----- Source data
$ cat src/rtl/spim_pkg.sv
package spim_pkg;
  typedef enum logic [2:0] {
    OP_RD   = 3'd0,
    OP_WR   = 3'd1,
    OP_BRD  = 3'd2,
    OP_BWR  = 3'd3,
    OP_HCMD = 3'd4
  } spim_op_e;

  typedef enum logic [1:0] {
    S_IDLE,
    S_HDR,
    S_DATA,
    S_GAP
  } spim_state_e;
endpackage

$ cat src/rtl/spim_byte_eng.sv
// Shifts one byte in SPI mode 0, MSB first, with a programmable half period.
module spim_byte_eng #(
  parameter int HW = 8
) (
  input  logic          clk,
  input  logic          rst_n,
  input  logic [HW-1:0] half_cyc,
  input  logic          start,
  input  logic [7:0]    tx,
  input  logic          miso,
  output logic          sclk,
  output logic          mosi,
  output logic          busy,
  output logic          done,
  output logic [7:0]    rx
);
  localparam logic [HW-1:0] ONE = HW'(1);

  logic [HW-1:0] cnt;
  logic [2:0]    bitc;
  logic [7:0]    sh, rxs;

  always_ff @(posedge clk or negedge rst_n) begin
    if (!rst_n) begin
      busy <= 1'b0; sclk <= 1'b0; cnt <= '0; bitc <= '0;
      sh <= '0; rxs <= '0; rx <= '0; done <= 1'b0;
    end else begin
      done <= 1'b0;
      if (!busy) begin
        if (start) begin
          busy <= 1'b1; sh <= tx; cnt <= '0; bitc <= '0; sclk <= 1'b0;
        end
      end else if (cnt == half_cyc - ONE) begin
        cnt <= '0;
        if (!sclk) begin
          sclk <= 1'b1;
          rxs  <= {rxs[6:0], miso};
        end else begin
          sclk <= 1'b0;
          if (bitc == 3'd7) begin
            busy <= 1'b0;
            done <= 1'b1;
            rx   <= rxs;
          end else begin
            bitc <= bitc + 3'd1;
            sh   <= {sh[6:0], 1'b0};
          end
        end
      end else begin
        cnt <= cnt + ONE;
      end
    end
  end

  assign mosi = busy & sh[7];

  // data on MOSI is settled before the rising edge
  a_r1_mosi_stable_at_rise: assert property (@(posedge clk) disable iff (!rst_n)
    $rose(sclk) |-> $stable(mosi));
  // SCLK only toggles inside a byte
  a_r1_sclk_within_byte: assert property (@(posedge clk) disable iff (!rst_n)
    sclk |-> busy);
endmodule

$ cat src/rtl/spim_hdr.sv
// Selects the header byte for a given position and opcode.
module spim_hdr
  import spim_pkg::*;
#(
  parameter int ADDR_W = 22
) (
  input  spim_op_e          op,
  input  logic [ADDR_W-1:0] addr,
  input  logic [7:0]        cmd,
  input  logic [1:0]        idx,
  output logic [7:0]        hdr_byte,
  output logic [1:0]        last_idx
);
  logic [23:0] a24;
  assign a24 = {{(24-ADDR_W){1'b0}}, addr};

  always_comb begin
    hdr_byte = 8'h00;
    last_idx = 2'd2;
    unique case (op)
      OP_WR, OP_BWR: begin
        unique case (idx)
          2'd0:    hdr_byte = a24[23:16] | 8'h80;
          2'd1:    hdr_byte = a24[15:8];
          default: hdr_byte = a24[7:0];
        endcase
      end
      OP_RD, OP_BRD: begin
        last_idx = 2'd3;
        unique case (idx)
          2'd0:    hdr_byte = a24[23:16] & 8'h3F;
          2'd1:    hdr_byte = a24[15:8];
          2'd2:    hdr_byte = a24[7:0];
          default: hdr_byte = 8'h00;
        endcase
      end
      default: hdr_byte = (idx == 2'd0) ? cmd : 8'h00;
    endcase
  end
endmodule

$ cat src/rtl/spi_mem_master.sv
module spi_mem_master
  import spim_pkg::*;
#(
  parameter int              ADDR_W   = 22,
  parameter int              LEN_W    = 12,
  parameter int              HW       = 8,
  parameter logic [HW-1:0]   DIV_SLOW = 8'd10,
  parameter logic [HW-1:0]   DIV_FAST = 8'd2
) (
  input  logic              clk,
  input  logic              rst_n,
  input  logic              fast_sel,
  input  logic              req_valid,
  output logic              req_ready,
  input  logic [2:0]        req_op,
  input  logic [ADDR_W-1:0] req_addr,
  input  logic [LEN_W-1:0]  req_len,
  input  logic [31:0]       req_wdata,
  input  logic              bw_valid,
  output logic              bw_ready,
  input  logic [7:0]        bw_data,
  output logic              br_valid,
  input  logic              br_ready,
  output logic [7:0]        br_data,
  output logic              done,
  output logic [31:0]       rd_word,
  output logic              sclk,
  output logic              mosi,
  output logic              cs_n,
  input  logic              miso
);
  localparam logic [LEN_W-1:0] LEN_ONE  = LEN_W'(1);
  localparam logic [LEN_W-1:0] LEN_WORD = LEN_W'(4);
  localparam logic [HW:0]      GAP_ONE  = (HW+1)'(1);

  spim_state_e       st;
  spim_op_e          op_q;
  logic [ADDR_W-1:0] addr_q;
  logic [31:0]       wd_q;
  logic [HW-1:0]     half_q;
  logic [LEN_W-1:0]  rem;
  logic [1:0]        hidx, bidx;
  logic              infl;
  logic [HW:0]       gcnt;

  logic       eng_start, eng_busy, eng_done, data_ok;
  logic [7:0] eng_rx, tx_byte, hdr_byte;
  logic [1:0] hdr_last;

  spim_hdr #(.ADDR_W(ADDR_W)) i_hdr (
    .op(op_q), .addr(addr_q), .cmd(wd_q[7:0]), .idx(hidx),
    .hdr_byte(hdr_byte), .last_idx(hdr_last)
  );

  spim_byte_eng #(.HW(HW)) i_eng (
    .clk(clk), .rst_n(rst_n), .half_cyc(half_q), .start(eng_start),
    .tx(tx_byte), .miso(miso), .sclk(sclk), .mosi(mosi),
    .busy(eng_busy), .done(eng_done), .rx(eng_rx)
  );

  always_comb begin
    unique case (op_q)
      OP_BWR:  data_ok = bw_valid;
      OP_BRD:  data_ok = !br_valid || br_ready;
      default: data_ok = 1'b1;
    endcase
  end

  assign eng_start = !infl && ((st == S_HDR) || ((st == S_DATA) && data_ok));
  assign bw_ready  = (st == S_DATA) && (op_q == OP_BWR) && !infl && bw_valid;
  assign req_ready = (st == S_IDLE);

  always_comb begin
    if (st == S_HDR)          tx_byte = hdr_byte;
    else if (op_q == OP_WR)   tx_byte = wd_q[{bidx, 3'b000} +: 8];
    else if (op_q == OP_BWR)  tx_byte = bw_data;
    else                      tx_byte = 8'h00;
  end

  always_ff @(posedge clk or negedge rst_n) begin
    if (!rst_n) begin
      st <= S_IDLE; op_q <= OP_HCMD; addr_q <= '0; wd_q <= '0;
      half_q <= DIV_SLOW; rem <= '0; hidx <= '0; bidx <= '0;
      infl <= 1'b0; gcnt <= '0; cs_n <= 1'b1; done <= 1'b0;
      rd_word <= '0; br_valid <= 1'b0; br_data <= '0;
    end else begin
      done <= 1'b0;
      if (br_valid && br_ready) br_valid <= 1'b0;
      if (eng_start) infl <= 1'b1;
      unique case (st)
        S_IDLE: if (req_valid) begin
          op_q    <= (req_op > 3'd4) ? OP_HCMD : spim_op_e'(req_op);
          addr_q  <= req_addr;
          wd_q    <= req_wdata;
          half_q  <= fast_sel ? DIV_FAST : DIV_SLOW;
          rem     <= ((req_op == OP_RD || req_op == OP_WR) && req_len > LEN_WORD)
                     ? LEN_WORD : req_len;
          hidx    <= '0;
          bidx    <= '0;
          rd_word <= '0;
          cs_n    <= 1'b0;
          st      <= S_HDR;
        end
        S_HDR: if (eng_done) begin
          infl <= 1'b0;
          if (hidx == hdr_last) begin
            if (op_q == OP_HCMD || rem == '0) begin
              st <= S_GAP; cs_n <= 1'b1; done <= 1'b1; gcnt <= '0;
            end else begin
              st <= S_DATA;
            end
          end else begin
            hidx <= hidx + 2'd1;
          end
        end
        S_DATA: if (eng_done) begin
          infl <= 1'b0;
          rem  <= rem - LEN_ONE;
          bidx <= bidx + 2'd1;
          if (op_q == OP_RD) rd_word[{bidx, 3'b000} +: 8] <= eng_rx;
          if (op_q == OP_BRD) begin
            br_valid <= 1'b1;
            br_data  <= eng_rx;
          end
          if (rem == LEN_ONE) begin
            st <= S_GAP; cs_n <= 1'b1; done <= 1'b1; gcnt <= '0;
          end
        end
        default: begin
          gcnt <= gcnt + GAP_ONE;
          if (gcnt == {half_q, 1'b0} - GAP_ONE) st <= S_IDLE;
        end
      endcase
    end
  end

  // clock is parked low outside a frame
  a_r1_sclk_low_idle: assert property (@(posedge clk) disable iff (!rst_n)
    cs_n |-> !sclk);
  // requests are only taken with the slave deselected
  a_r10_accept_deselected: assert property (@(posedge clk) disable iff (!rst_n)
    req_ready |-> cs_n);
  // a taken write byte is launched at once
  a_r7_take_launches: assert property (@(posedge clk) disable iff (!rst_n)
    bw_ready |=> eng_busy);
  // a stalled read byte holds
  a_r8_hold_stalled: assert property (@(posedge clk) disable iff (!rst_n)
    (br_valid && !br_ready) |=> (br_valid && $stable(br_data)));
  // done marks the chip-select release
  a_r11_done_on_release: assert property (@(posedge clk) disable iff (!rst_n)
    done |-> (cs_n && $rose(cs_n)));
  // divider never zero during a frame
  a_r9_half_nonzero: assert property (@(posedge clk) disable iff (!rst_n)
    !cs_n |-> (half_q != '0));
endmodule

$ cat config.mk
export PLATFORM = sky130hd
export DESIGN_NAME = spi_mem_master
export DESIGN_NICKNAME = d
export VERILOG_FILES = /design/src/rtl/spim_pkg.sv /design/src/rtl/spim_byte_eng.sv /design/src/rtl/spim_hdr.sv /design/src/rtl/spi_mem_master.sv
export SDC_FILE = /design/constraint.sdc
export NUM_CORES = 1
export LEC_CHECK = 0
export ABC_AREA = 1
export BUFFER_PORTS_ARGS = -buffer_cell sky130_fd_sc_hd__clkbuf_2
export CAP_MARGIN = 10
export CORE_AREA = 2 2 150 152
export CTS_BUF_LIST = sky130_fd_sc_hd__clkbuf_4
export CTS_CLUSTER_SIZE = 25
export DETAILED_ROUTE_END_ITERATION = 8
export DIE_AREA = 0 0 152 154
export GPL_ROUTABILITY_DRIVEN = 0
export SLEW_MARGIN = 20
export SYNTH_ARGS = -nofsm -noshare
export SYNTH_HDL_FRONTEND = slang
export SYNTH_SLANG_ARGS = --single-unit
$ cat constraint.sdc
create_clock -name clk -period 4.85 [get_ports clk]
set_input_delay 0.2425 -clock clk [delete_from_list [all_inputs] [get_ports clk]]
set_output_delay 0.2425 -clock clk [all_outputs]
set_load 0.005 [all_outputs]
----------
• Exercise instructions: What the task asks for is a word-for-word repeat of the lines above, from the first through the one containing "programmable half period.".

• Answer for the task:
$ cat src/rtl/spim_pkg.sv
package spim_pkg;
  typedef enum logic [2:0] {
    OP_RD   = 3'd0,
    OP_WR   = 3'd1,
    OP_BRD  = 3'd2,
    OP_BWR  = 3'd3,
    OP_HCMD = 3'd4
  } spim_op_e;

  typedef enum logic [1:0] {
    S_IDLE,
    S_HDR,
    S_DATA,
    S_GAP
  } spim_state_e;
endpackage

$ cat src/rtl/spim_byte_eng.sv
// Shifts one byte in SPI mode 0, MSB first, with a programmable half period.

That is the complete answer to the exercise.